#### Work to be completed
Nothing past the line containing "### src/rtl/rc4_pkg.sv" belongs in the output. Copy exactly every line of the data below from the first up to and including it.

Dataset entries:
[Start of section]

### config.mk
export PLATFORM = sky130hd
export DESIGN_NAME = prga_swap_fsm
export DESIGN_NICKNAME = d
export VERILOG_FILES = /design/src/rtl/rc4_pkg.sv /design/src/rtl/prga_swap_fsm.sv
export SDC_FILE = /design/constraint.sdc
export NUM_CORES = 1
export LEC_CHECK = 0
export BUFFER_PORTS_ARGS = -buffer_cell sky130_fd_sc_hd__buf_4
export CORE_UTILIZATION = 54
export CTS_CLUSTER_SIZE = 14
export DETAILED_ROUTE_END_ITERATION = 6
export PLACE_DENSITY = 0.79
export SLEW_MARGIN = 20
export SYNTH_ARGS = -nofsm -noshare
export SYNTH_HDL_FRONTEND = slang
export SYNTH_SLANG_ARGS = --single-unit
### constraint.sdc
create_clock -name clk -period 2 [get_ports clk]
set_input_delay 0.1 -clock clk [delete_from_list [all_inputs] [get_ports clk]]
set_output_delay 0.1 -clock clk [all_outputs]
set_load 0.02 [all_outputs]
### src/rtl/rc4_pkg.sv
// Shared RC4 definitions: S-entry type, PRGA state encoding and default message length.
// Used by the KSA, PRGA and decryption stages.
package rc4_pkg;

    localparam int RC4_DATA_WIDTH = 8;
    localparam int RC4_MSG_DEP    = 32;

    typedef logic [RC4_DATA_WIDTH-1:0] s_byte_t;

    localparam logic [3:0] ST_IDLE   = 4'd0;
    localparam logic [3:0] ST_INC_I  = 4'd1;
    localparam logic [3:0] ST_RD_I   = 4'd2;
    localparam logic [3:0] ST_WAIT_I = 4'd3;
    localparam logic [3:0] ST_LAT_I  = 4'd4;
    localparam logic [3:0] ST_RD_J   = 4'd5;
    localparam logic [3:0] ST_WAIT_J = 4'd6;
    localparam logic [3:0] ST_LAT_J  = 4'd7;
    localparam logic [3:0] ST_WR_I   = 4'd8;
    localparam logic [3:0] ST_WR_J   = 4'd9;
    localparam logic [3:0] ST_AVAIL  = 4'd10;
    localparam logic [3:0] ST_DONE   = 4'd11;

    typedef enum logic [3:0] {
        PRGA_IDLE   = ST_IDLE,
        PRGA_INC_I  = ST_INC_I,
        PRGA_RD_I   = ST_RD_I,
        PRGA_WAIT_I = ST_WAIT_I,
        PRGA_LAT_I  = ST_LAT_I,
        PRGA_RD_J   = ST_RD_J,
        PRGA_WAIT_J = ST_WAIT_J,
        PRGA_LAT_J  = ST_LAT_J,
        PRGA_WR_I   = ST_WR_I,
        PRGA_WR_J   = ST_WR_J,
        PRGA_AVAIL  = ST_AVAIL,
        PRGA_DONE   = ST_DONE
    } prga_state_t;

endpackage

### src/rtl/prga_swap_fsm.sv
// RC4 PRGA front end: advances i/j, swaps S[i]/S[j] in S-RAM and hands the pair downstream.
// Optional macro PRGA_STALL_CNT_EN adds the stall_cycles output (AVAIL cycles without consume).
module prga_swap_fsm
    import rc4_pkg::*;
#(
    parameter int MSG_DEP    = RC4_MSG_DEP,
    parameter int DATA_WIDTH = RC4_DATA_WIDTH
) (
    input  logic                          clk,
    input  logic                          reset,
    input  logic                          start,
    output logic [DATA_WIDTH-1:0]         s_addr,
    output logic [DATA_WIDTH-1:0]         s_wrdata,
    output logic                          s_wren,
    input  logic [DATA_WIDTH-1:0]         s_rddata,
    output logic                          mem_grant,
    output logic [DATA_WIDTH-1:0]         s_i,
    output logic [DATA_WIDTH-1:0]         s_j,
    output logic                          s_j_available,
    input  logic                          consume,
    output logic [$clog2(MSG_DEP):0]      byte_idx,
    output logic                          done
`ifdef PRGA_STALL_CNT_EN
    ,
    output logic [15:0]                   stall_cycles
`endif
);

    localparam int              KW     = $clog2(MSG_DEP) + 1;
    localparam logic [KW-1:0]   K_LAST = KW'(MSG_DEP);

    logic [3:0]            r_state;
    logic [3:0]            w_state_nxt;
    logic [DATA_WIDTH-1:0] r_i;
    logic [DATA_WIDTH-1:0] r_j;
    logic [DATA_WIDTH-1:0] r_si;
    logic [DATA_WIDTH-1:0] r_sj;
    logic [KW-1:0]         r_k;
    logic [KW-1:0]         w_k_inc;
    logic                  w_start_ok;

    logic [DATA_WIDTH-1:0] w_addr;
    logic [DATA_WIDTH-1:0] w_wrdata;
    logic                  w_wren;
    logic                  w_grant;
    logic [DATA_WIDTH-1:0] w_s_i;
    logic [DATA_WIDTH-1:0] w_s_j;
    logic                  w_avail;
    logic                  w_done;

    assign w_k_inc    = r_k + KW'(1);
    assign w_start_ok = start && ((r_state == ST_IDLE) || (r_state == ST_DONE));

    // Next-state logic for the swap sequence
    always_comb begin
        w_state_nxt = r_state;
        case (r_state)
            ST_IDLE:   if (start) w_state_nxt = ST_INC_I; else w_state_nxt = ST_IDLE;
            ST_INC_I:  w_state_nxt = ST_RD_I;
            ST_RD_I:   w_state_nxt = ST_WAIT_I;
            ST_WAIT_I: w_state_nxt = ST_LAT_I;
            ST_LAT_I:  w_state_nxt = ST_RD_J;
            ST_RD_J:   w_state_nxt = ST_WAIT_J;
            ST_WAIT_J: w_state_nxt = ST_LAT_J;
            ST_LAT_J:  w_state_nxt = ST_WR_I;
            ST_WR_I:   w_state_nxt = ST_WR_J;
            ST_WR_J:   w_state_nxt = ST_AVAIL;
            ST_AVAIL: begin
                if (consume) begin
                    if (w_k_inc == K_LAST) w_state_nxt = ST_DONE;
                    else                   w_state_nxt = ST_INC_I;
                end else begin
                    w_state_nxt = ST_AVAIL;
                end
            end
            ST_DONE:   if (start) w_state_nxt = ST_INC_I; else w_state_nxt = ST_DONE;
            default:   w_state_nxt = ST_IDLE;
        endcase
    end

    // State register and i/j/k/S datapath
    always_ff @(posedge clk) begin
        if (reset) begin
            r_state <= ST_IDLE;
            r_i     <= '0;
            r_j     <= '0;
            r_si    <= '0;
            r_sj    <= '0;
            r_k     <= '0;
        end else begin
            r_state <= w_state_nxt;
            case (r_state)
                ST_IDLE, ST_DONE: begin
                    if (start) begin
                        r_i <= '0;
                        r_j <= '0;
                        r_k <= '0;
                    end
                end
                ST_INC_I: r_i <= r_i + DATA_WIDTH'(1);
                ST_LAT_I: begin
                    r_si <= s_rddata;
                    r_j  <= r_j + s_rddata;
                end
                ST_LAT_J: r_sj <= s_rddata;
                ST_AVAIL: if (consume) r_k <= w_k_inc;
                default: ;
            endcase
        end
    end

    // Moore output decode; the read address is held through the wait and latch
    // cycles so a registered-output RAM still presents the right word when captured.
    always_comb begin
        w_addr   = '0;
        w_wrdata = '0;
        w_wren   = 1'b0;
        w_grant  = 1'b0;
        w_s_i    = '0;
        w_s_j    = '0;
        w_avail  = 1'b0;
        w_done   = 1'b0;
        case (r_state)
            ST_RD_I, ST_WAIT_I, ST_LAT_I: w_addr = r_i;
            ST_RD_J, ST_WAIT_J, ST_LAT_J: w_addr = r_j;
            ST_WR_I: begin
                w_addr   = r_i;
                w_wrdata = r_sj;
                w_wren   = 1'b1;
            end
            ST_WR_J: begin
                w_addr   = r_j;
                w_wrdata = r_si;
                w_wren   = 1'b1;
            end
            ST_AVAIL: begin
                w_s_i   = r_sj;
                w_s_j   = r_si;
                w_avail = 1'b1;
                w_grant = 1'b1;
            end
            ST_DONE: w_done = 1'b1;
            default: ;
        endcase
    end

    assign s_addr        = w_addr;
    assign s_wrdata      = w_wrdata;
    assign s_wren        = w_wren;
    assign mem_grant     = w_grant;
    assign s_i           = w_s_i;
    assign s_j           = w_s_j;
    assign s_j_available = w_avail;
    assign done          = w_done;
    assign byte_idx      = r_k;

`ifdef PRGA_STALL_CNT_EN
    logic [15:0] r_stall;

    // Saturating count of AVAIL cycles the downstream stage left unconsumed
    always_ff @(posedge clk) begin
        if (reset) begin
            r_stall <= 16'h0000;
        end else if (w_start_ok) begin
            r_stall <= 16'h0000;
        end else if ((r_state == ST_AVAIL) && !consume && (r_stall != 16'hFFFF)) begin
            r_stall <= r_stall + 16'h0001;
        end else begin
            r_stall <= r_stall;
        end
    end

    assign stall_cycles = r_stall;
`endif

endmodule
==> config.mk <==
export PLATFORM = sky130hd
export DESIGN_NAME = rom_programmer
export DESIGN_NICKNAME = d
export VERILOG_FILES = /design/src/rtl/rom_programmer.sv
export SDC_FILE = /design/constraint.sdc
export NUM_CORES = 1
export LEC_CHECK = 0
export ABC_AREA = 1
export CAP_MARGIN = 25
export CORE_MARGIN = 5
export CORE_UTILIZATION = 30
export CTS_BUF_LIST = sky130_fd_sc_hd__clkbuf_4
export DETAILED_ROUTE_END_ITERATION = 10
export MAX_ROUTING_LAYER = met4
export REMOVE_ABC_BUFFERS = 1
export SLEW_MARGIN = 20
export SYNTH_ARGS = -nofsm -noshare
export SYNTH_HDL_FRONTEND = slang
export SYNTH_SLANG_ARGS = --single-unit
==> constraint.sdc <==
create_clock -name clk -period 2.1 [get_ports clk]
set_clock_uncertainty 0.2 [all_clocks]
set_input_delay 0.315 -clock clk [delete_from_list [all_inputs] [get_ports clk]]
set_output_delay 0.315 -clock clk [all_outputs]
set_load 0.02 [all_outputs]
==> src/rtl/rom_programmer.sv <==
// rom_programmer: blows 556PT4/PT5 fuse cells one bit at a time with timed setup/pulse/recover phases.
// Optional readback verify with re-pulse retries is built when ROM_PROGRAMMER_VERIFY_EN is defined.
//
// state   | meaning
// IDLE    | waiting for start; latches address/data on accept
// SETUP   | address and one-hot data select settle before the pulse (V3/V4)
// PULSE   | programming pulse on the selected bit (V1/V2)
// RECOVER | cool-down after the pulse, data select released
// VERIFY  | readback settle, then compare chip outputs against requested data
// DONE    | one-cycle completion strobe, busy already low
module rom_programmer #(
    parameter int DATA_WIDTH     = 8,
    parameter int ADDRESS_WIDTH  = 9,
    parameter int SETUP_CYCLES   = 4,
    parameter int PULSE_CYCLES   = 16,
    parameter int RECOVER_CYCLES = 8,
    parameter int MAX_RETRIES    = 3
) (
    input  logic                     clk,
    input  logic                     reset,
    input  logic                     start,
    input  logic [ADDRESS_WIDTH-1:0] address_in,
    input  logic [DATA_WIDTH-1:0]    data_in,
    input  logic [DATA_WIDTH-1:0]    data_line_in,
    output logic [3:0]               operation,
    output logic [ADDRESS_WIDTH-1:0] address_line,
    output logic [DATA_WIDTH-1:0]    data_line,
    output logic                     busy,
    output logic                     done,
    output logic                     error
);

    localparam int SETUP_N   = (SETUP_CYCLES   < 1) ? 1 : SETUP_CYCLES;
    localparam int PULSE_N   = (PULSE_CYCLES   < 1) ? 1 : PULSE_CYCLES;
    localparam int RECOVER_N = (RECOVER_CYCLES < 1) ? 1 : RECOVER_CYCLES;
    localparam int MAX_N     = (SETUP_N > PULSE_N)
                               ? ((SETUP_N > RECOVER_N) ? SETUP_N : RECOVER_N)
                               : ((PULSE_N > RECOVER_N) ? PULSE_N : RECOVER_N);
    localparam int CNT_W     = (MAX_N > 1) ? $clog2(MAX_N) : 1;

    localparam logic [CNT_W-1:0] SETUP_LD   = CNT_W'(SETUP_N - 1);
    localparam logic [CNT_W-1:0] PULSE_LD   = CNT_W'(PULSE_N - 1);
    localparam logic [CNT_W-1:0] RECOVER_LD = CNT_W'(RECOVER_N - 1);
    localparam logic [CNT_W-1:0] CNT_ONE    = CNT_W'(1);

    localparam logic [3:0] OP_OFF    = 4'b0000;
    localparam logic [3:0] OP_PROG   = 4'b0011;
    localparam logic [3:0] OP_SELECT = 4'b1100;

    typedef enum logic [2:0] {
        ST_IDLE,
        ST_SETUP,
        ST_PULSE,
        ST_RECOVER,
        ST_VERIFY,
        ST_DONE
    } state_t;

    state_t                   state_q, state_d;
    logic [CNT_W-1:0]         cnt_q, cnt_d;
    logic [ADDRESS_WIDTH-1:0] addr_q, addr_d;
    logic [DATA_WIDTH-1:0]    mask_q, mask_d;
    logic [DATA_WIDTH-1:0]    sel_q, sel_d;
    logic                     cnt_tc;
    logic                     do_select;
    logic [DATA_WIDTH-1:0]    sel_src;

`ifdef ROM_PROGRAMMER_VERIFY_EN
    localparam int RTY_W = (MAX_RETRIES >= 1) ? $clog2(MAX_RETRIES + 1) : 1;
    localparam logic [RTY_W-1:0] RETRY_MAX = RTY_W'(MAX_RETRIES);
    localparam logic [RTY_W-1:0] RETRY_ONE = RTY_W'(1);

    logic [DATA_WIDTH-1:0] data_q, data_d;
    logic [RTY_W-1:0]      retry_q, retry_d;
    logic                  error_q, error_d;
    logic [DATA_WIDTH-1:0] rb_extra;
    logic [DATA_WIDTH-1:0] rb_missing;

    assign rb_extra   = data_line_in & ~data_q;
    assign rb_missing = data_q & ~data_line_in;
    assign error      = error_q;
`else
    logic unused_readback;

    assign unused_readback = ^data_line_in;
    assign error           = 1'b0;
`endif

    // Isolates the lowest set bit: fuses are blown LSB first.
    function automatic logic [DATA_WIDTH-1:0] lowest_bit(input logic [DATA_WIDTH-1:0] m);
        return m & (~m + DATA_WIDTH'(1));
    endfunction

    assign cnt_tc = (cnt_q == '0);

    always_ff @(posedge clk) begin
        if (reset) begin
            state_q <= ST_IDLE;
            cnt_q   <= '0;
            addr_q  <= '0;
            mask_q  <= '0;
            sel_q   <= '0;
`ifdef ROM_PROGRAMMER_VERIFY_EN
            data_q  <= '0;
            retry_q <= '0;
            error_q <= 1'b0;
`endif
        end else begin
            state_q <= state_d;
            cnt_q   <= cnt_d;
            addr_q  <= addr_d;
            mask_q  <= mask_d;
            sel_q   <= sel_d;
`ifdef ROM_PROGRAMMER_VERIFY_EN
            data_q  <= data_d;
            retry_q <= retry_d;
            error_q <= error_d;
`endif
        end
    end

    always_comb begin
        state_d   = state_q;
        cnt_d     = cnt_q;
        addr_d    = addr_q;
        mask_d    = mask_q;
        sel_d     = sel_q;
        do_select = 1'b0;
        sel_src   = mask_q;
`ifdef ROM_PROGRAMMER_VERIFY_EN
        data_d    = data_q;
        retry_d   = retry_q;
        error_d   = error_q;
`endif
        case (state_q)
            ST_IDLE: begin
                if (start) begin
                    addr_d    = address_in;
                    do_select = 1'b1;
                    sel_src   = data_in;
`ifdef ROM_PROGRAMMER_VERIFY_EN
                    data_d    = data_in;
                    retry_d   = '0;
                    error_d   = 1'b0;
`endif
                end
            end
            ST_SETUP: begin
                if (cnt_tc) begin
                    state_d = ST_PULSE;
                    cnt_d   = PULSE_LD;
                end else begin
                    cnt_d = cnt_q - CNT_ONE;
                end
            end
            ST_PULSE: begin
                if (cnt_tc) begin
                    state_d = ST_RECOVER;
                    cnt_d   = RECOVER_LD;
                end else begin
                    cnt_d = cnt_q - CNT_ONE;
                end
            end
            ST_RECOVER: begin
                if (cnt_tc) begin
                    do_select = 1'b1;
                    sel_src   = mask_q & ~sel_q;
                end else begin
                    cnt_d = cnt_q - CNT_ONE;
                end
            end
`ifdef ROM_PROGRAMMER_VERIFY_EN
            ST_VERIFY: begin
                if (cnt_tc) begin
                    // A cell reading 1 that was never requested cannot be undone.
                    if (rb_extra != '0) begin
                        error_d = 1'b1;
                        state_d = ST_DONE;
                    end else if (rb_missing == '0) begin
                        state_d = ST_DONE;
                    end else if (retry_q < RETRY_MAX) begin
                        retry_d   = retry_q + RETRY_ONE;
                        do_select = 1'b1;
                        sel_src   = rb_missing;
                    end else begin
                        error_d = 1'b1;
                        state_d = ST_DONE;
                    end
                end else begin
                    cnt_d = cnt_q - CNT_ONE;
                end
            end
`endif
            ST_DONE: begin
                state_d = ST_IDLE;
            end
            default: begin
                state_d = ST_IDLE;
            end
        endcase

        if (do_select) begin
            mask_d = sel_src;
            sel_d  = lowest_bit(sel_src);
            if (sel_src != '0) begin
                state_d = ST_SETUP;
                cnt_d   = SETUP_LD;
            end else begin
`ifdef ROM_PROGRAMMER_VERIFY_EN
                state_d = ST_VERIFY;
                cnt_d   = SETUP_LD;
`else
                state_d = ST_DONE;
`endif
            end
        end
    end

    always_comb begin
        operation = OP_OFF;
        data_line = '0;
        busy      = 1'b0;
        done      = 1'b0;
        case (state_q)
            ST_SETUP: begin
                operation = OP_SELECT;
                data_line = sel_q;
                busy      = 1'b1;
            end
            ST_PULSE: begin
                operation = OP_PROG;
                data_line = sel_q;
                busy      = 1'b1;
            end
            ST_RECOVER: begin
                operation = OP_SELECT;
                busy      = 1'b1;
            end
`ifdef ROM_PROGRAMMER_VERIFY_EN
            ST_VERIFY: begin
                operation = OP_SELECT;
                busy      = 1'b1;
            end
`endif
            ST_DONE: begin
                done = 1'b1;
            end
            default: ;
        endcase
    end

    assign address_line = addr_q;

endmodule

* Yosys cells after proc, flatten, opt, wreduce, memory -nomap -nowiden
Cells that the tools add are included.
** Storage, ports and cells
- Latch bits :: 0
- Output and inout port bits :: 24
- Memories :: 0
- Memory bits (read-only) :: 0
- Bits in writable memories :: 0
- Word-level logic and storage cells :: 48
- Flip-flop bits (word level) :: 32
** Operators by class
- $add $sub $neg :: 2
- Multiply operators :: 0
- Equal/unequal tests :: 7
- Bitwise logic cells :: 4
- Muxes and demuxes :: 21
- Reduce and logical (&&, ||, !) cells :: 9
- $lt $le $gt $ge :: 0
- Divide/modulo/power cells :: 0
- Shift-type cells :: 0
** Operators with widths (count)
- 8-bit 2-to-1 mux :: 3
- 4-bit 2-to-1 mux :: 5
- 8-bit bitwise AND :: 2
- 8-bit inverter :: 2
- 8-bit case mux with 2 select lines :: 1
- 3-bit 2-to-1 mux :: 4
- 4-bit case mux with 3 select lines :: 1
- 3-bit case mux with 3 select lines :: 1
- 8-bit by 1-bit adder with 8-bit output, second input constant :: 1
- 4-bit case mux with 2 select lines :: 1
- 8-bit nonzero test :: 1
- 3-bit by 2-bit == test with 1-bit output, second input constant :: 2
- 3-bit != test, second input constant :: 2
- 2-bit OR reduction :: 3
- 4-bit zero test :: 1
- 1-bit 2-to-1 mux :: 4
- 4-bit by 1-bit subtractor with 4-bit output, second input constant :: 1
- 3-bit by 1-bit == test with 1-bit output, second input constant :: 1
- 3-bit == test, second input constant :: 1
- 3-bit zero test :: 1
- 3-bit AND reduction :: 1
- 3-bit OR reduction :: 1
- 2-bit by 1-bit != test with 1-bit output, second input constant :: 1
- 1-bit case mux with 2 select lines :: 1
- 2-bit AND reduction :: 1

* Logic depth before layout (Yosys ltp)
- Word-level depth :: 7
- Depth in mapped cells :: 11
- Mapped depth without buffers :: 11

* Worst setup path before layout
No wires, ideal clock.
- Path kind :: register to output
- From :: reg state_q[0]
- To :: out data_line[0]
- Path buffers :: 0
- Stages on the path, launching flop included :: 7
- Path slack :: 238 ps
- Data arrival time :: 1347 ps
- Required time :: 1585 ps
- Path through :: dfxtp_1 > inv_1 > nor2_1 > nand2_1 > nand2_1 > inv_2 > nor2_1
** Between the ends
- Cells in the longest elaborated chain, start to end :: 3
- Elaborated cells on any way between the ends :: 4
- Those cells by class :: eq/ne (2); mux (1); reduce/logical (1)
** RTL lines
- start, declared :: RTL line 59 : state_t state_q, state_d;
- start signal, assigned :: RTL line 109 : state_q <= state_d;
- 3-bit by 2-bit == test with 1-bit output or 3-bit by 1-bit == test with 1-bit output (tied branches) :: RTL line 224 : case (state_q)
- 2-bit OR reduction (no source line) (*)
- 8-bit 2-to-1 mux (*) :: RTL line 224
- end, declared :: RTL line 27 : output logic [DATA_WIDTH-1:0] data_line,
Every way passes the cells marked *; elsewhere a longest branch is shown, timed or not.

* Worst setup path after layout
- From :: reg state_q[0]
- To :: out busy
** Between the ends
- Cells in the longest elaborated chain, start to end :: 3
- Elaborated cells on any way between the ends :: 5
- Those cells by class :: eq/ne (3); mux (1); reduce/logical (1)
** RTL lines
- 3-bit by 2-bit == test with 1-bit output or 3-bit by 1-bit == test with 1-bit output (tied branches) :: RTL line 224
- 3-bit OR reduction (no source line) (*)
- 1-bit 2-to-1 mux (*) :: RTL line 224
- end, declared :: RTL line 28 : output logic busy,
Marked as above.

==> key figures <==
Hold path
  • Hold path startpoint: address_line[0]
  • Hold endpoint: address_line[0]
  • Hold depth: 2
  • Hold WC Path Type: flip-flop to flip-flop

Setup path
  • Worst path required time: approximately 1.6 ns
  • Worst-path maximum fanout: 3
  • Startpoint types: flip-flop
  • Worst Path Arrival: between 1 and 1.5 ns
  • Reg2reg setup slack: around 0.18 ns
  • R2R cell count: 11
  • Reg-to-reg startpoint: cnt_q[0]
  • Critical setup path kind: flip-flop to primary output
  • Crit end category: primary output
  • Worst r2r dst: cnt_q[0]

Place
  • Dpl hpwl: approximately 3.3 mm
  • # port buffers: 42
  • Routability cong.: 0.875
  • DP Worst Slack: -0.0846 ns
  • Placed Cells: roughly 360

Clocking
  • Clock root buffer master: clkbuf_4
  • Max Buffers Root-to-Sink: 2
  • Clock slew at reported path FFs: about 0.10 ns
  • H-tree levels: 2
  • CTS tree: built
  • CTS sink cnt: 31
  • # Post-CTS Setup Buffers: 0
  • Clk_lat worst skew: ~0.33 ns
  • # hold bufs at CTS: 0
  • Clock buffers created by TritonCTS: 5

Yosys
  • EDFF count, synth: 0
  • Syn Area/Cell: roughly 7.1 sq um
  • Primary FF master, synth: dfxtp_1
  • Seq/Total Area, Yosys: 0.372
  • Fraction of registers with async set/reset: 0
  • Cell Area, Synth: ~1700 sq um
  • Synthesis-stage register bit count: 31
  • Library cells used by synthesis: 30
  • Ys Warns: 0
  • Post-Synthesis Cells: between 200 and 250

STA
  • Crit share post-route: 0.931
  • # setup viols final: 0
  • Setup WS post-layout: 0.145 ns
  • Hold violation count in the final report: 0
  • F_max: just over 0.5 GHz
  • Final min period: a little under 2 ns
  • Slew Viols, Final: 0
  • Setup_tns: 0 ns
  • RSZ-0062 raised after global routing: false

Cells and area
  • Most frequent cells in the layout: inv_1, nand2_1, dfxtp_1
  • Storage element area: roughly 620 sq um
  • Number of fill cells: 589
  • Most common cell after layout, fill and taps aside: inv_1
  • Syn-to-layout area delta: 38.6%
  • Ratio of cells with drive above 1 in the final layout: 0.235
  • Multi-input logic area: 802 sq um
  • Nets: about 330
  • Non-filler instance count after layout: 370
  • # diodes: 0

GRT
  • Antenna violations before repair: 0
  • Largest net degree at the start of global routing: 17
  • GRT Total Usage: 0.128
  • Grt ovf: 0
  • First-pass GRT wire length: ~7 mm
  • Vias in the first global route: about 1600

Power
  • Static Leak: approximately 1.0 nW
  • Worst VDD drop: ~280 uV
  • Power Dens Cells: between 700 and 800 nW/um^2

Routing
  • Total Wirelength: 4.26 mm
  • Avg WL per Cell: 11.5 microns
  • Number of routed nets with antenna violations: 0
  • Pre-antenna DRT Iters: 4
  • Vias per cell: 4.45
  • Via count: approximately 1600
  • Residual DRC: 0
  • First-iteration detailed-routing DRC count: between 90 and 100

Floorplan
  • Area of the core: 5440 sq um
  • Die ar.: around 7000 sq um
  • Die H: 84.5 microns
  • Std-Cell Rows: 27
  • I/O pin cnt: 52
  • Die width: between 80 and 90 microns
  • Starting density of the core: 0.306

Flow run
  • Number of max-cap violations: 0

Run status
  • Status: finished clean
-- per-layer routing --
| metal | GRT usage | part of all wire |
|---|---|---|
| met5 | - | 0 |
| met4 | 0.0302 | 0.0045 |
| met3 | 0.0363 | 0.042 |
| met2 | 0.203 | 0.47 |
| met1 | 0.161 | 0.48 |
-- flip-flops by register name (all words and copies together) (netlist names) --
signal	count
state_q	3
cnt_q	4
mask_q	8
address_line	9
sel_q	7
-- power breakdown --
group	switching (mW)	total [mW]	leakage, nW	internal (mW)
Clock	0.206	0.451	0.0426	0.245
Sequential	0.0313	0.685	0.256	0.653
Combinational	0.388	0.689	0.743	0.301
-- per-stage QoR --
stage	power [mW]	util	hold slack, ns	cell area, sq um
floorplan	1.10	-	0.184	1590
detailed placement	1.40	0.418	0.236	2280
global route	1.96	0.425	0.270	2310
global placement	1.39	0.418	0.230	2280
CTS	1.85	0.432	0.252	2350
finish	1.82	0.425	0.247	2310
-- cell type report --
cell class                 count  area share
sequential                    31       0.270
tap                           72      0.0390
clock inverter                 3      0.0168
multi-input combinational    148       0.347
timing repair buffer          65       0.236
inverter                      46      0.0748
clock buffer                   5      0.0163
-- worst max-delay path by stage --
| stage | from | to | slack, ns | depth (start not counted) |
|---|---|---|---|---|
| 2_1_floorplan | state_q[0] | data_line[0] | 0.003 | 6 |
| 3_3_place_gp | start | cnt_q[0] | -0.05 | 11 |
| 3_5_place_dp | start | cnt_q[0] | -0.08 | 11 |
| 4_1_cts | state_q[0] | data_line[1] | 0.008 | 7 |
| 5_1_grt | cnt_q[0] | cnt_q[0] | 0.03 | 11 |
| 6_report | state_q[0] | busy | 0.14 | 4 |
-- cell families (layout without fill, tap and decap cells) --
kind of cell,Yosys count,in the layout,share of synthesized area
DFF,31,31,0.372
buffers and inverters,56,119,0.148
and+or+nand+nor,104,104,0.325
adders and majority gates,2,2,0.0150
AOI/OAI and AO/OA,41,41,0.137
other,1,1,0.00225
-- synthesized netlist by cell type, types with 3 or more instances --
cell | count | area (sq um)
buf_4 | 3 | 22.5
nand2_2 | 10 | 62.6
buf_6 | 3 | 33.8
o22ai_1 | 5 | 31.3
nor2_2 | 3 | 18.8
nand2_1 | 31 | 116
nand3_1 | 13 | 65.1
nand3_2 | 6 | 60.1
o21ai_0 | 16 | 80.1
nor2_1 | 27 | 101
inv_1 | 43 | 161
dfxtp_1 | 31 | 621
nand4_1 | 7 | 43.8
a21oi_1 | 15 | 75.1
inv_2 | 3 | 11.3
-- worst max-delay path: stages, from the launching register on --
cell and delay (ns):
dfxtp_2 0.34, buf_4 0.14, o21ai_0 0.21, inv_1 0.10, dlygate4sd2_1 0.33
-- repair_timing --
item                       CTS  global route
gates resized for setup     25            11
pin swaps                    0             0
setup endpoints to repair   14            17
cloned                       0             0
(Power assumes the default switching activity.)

[End of section]

#### Response area
### config.mk
export PLATFORM = sky130hd
export DESIGN_NAME = prga_swap_fsm
export DESIGN_NICKNAME = d
export VERILOG_FILES = /design/src/rtl/rc4_pkg.sv /design/src/rtl/prga_swap_fsm.sv
export SDC_FILE = /design/constraint.sdc
export NUM_CORES = 1
export LEC_CHECK = 0
export BUFFER_PORTS_ARGS = -buffer_cell sky130_fd_sc_hd__buf_4
export CORE_UTILIZATION = 54
export CTS_CLUSTER_SIZE = 14
export DETAILED_ROUTE_END_ITERATION = 6
export PLACE_DENSITY = 0.79
export SLEW_MARGIN = 20
export SYNTH_ARGS = -nofsm -noshare
export SYNTH_HDL_FRONTEND = slang
export SYNTH_SLANG_ARGS = --single-unit
### constraint.sdc
create_clock -name clk -period 2 [get_ports clk]
set_input_delay 0.1 -clock clk [delete_from_list [all_inputs] [get_ports clk]]
set_output_delay 0.1 -clock clk [all_outputs]
set_load 0.02 [all_outputs]
### src/rtl/rc4_pkg.sv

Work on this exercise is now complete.